WHAT YOU WILL DO: Within the entries below, the lines from the one with "Source: an optimization" through the one with "## the previous run" are to be set down exactly, both ends kept.

(Stored items)

-------

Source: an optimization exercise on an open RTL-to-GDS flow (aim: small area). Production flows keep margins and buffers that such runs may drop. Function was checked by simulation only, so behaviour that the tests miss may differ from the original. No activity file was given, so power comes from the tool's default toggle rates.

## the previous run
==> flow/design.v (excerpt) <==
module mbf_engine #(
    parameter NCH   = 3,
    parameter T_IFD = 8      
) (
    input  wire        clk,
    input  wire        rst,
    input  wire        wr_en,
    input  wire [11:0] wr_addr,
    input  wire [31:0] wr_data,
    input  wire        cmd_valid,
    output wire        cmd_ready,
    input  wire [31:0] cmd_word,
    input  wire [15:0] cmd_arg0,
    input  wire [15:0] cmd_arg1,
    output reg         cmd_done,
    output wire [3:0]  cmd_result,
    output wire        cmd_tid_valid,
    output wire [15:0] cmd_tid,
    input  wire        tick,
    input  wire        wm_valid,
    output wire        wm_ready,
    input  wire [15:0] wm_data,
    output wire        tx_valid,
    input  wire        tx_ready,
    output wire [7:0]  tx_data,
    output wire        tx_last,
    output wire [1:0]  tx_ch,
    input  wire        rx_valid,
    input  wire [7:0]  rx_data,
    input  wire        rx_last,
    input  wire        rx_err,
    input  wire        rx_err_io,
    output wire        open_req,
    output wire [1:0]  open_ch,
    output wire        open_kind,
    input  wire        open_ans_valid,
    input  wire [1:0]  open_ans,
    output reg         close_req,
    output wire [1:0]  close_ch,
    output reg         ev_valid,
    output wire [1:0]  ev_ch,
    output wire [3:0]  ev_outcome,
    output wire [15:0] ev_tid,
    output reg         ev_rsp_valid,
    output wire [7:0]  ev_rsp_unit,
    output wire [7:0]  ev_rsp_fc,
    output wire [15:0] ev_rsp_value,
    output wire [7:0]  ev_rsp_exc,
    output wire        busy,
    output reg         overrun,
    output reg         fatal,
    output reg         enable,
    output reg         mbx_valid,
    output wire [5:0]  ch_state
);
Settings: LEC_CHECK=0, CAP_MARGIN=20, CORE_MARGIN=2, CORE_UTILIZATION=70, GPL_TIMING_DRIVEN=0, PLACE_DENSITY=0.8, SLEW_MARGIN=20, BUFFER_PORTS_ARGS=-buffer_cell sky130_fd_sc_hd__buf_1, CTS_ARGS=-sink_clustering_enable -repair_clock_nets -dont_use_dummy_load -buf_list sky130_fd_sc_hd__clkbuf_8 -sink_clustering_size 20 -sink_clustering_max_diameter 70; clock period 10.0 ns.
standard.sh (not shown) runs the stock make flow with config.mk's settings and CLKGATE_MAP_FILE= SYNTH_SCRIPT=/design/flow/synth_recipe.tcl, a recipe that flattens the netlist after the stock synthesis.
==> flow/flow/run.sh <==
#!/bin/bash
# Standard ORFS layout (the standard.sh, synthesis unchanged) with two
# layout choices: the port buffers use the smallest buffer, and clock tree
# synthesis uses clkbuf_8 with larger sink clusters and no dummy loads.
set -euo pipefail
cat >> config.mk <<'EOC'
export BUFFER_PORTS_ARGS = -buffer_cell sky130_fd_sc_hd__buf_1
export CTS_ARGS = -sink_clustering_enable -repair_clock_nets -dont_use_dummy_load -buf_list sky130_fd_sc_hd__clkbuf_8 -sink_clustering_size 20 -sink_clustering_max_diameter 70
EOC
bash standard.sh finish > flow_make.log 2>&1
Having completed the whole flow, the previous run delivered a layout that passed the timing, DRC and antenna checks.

-------

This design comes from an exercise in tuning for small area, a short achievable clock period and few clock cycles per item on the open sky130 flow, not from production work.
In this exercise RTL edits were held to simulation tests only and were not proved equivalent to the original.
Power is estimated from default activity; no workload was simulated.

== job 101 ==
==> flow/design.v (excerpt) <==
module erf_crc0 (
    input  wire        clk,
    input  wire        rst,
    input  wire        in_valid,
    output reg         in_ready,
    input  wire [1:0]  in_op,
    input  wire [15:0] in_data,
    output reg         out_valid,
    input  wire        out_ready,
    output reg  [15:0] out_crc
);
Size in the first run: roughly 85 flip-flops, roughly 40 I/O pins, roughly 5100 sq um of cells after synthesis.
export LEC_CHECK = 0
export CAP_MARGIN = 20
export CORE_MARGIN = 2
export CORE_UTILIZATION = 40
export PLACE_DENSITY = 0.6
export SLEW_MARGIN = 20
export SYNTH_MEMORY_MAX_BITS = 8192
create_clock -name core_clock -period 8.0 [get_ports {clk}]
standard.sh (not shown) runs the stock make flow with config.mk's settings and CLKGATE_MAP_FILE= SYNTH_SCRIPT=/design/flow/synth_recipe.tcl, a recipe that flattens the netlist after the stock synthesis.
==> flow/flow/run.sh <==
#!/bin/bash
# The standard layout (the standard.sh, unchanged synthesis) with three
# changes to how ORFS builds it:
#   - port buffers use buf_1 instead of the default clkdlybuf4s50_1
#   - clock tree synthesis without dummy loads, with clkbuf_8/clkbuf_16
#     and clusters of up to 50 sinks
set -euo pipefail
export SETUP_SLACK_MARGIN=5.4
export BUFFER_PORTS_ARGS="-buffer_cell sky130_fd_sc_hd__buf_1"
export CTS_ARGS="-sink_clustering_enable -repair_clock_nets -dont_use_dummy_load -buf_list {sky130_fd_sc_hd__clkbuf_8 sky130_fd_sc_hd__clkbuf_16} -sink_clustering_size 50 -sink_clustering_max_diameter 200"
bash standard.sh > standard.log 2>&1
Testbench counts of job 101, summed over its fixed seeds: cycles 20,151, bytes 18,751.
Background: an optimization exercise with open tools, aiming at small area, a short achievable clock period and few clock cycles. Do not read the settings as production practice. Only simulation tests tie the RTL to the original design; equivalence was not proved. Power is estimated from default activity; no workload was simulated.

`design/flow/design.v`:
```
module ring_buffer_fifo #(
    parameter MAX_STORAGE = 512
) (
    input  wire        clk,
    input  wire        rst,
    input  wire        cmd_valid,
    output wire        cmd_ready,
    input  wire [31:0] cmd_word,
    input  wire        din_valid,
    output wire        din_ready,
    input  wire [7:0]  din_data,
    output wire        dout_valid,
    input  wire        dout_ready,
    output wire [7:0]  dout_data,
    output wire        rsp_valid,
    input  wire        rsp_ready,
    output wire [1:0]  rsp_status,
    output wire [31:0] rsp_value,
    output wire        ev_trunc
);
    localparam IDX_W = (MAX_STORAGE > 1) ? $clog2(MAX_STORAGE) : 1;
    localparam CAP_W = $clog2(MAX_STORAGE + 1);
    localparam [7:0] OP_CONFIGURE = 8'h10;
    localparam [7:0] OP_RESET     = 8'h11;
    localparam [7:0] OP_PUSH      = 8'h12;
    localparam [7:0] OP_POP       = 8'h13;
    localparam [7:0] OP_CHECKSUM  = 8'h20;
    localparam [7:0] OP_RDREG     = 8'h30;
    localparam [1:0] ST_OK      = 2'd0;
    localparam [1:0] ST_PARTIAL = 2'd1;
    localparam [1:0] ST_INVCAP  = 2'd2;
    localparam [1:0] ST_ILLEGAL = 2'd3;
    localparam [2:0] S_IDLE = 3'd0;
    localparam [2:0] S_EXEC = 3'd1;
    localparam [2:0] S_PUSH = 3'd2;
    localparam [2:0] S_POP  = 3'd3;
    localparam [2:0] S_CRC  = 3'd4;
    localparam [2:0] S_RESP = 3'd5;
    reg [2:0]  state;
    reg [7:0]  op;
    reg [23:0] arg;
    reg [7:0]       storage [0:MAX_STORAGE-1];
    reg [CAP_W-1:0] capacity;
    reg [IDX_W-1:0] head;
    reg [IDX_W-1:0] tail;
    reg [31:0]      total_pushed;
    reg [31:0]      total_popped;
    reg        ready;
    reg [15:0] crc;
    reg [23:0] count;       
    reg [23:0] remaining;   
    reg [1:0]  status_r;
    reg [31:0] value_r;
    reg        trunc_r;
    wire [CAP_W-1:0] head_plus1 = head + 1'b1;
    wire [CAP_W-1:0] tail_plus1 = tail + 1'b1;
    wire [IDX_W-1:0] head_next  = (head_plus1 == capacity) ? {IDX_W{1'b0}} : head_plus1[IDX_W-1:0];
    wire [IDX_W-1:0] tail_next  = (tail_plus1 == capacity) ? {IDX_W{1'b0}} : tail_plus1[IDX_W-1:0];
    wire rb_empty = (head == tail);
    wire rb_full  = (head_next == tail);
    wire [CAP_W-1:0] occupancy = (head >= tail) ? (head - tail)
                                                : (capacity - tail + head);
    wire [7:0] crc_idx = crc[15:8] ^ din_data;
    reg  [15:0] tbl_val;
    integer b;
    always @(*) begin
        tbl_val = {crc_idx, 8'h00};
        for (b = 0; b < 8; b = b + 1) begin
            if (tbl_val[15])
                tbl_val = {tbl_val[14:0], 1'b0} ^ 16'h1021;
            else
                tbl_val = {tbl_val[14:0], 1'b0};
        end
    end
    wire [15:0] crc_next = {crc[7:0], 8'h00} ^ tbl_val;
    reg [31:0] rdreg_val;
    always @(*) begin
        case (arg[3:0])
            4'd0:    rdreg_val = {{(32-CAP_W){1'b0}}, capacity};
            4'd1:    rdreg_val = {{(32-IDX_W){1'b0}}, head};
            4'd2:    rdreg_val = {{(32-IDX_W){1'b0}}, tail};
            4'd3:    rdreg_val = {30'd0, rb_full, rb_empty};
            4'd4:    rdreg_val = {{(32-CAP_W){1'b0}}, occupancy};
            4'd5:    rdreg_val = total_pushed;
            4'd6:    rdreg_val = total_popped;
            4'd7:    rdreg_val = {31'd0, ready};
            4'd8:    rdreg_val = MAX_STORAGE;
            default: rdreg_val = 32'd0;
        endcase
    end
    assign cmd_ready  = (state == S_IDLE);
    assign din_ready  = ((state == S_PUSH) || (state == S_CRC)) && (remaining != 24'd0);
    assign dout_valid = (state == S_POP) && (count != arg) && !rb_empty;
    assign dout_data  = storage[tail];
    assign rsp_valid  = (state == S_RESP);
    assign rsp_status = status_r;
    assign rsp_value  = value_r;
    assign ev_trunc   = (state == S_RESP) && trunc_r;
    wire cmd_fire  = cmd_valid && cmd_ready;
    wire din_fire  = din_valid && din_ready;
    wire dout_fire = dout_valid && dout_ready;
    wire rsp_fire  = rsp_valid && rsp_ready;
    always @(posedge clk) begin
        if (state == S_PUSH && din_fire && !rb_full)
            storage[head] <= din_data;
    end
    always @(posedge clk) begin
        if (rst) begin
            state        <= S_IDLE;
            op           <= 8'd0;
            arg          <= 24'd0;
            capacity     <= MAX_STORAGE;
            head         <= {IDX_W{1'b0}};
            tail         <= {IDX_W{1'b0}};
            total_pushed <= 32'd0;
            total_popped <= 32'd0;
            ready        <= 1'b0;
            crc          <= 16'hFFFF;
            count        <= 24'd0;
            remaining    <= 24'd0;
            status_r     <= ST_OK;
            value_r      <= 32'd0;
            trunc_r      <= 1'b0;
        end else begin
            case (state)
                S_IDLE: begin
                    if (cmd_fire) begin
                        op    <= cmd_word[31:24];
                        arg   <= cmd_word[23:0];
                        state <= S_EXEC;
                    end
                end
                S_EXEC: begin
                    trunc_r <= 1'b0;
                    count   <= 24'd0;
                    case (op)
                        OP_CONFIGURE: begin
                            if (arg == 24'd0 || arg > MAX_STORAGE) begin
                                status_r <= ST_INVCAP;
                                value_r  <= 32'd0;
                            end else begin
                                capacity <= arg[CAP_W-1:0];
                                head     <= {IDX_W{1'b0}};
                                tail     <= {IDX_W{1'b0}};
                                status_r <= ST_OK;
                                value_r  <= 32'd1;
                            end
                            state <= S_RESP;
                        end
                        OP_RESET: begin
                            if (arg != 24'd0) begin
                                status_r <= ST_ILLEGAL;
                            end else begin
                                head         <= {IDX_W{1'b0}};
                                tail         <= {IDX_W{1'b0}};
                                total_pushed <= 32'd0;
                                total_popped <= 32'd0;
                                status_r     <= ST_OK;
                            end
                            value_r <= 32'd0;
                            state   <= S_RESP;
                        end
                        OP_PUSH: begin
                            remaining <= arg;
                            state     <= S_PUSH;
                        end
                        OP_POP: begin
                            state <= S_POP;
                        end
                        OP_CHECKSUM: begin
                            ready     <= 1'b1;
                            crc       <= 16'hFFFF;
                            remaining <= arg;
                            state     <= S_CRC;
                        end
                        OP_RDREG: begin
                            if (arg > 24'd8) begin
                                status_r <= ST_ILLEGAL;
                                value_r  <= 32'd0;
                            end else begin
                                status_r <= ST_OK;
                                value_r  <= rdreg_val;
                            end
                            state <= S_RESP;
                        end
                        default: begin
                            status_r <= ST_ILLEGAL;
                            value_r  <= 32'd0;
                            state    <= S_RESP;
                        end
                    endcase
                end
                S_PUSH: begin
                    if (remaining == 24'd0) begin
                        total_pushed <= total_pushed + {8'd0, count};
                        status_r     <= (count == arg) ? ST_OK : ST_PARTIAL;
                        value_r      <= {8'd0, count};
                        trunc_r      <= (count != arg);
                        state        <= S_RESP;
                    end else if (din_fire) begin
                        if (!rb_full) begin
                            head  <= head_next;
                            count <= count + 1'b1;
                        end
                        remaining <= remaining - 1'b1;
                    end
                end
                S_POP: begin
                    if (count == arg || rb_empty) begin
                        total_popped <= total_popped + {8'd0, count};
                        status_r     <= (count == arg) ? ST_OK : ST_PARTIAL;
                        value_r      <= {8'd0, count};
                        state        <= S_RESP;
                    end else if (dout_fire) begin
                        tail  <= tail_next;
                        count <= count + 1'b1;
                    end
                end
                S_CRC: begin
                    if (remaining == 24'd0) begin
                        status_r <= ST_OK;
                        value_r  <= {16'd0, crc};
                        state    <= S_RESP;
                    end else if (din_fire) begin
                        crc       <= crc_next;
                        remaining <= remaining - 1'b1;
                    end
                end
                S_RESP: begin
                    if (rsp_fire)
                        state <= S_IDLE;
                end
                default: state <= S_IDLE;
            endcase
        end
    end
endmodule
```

-------

EXERCISE RESPONSE:
Source: an optimization exercise on an open RTL-to-GDS flow (aim: small area). Production flows keep margins and buffers that such runs may drop. Function was checked by simulation only, so behaviour that the tests miss may differ from the original. No activity file was given, so power comes from the tool's default toggle rates.

## the previous run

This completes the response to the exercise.